• **Exercise instructions**:
Anywhere the string "constraint" shows up in the listing below, copy the line it is in.
---------- Data to process
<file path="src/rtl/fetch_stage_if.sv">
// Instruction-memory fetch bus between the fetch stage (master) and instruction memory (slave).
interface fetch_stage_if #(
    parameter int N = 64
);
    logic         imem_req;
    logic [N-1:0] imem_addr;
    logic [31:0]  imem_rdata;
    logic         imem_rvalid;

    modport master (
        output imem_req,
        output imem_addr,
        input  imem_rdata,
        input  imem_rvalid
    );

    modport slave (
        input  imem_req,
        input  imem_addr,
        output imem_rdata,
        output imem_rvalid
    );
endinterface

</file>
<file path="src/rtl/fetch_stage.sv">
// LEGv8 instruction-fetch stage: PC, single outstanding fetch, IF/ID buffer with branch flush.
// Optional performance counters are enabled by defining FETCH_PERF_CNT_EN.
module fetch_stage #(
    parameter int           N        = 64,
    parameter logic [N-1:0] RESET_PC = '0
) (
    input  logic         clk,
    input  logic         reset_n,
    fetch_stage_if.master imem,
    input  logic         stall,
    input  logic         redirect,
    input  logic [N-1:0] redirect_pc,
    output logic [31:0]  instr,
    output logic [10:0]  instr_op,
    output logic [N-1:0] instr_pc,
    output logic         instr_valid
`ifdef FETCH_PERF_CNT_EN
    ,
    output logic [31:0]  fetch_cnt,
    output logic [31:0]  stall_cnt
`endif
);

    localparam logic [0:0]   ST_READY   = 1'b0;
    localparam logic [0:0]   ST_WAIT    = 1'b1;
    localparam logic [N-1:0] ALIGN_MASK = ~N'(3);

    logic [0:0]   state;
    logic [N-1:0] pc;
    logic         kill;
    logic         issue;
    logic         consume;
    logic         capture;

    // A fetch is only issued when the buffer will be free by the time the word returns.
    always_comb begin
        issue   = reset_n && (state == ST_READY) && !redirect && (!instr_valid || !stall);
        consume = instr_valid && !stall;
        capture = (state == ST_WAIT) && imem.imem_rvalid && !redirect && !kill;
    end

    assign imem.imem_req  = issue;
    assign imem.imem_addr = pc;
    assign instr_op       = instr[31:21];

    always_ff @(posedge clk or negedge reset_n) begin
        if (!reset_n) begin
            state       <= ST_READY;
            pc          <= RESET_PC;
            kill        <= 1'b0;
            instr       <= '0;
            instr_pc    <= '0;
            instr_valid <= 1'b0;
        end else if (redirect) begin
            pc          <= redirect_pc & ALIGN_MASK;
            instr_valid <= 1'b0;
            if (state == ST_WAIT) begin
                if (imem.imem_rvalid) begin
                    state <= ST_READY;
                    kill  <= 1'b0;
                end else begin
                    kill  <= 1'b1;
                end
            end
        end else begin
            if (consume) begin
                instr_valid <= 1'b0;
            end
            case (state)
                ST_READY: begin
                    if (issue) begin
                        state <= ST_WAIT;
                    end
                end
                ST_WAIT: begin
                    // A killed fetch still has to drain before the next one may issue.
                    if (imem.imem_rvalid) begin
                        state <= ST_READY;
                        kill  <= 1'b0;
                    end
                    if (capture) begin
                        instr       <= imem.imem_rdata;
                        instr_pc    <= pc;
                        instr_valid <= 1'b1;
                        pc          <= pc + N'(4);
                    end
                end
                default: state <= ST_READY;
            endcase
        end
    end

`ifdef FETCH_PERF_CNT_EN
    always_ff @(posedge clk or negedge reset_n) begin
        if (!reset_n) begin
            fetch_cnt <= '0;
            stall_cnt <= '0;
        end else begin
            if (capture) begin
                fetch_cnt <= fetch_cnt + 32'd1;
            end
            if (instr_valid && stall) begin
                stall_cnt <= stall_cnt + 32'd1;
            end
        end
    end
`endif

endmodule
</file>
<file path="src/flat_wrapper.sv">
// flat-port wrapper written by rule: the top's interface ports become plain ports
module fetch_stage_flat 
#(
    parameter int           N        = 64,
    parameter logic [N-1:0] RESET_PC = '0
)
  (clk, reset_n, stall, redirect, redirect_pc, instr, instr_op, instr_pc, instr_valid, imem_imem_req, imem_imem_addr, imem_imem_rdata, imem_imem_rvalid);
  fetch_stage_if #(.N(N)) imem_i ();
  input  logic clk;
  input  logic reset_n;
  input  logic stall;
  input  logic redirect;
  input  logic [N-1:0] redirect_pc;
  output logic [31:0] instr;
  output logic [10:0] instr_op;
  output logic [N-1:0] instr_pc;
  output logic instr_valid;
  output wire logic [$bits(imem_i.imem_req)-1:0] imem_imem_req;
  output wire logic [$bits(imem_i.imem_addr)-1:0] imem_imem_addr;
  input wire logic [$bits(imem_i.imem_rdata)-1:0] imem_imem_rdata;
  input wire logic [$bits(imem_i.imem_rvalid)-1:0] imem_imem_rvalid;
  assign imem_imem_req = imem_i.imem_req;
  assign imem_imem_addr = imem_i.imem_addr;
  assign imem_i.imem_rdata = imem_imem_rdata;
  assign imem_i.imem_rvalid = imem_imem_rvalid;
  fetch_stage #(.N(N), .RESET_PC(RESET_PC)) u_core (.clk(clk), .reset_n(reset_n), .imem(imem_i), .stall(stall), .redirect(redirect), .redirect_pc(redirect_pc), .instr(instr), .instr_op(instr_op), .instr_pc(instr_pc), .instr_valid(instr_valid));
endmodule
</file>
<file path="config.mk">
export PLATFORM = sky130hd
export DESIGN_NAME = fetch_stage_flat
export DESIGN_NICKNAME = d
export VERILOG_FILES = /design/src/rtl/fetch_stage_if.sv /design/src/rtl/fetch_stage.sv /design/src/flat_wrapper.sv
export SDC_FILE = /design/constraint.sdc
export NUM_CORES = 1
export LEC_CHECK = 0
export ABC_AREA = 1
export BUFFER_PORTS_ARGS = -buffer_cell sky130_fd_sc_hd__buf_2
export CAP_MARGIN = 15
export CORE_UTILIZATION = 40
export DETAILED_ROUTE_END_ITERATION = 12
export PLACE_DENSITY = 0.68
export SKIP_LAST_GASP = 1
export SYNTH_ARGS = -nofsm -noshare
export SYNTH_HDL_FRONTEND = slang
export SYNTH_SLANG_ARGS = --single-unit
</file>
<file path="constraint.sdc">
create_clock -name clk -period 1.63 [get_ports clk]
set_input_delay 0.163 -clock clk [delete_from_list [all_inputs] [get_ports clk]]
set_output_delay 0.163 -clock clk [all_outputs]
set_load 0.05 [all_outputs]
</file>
--------------------
• **Result**:
export SDC_FILE = /design/constraint.sdc
<file path="constraint.sdc">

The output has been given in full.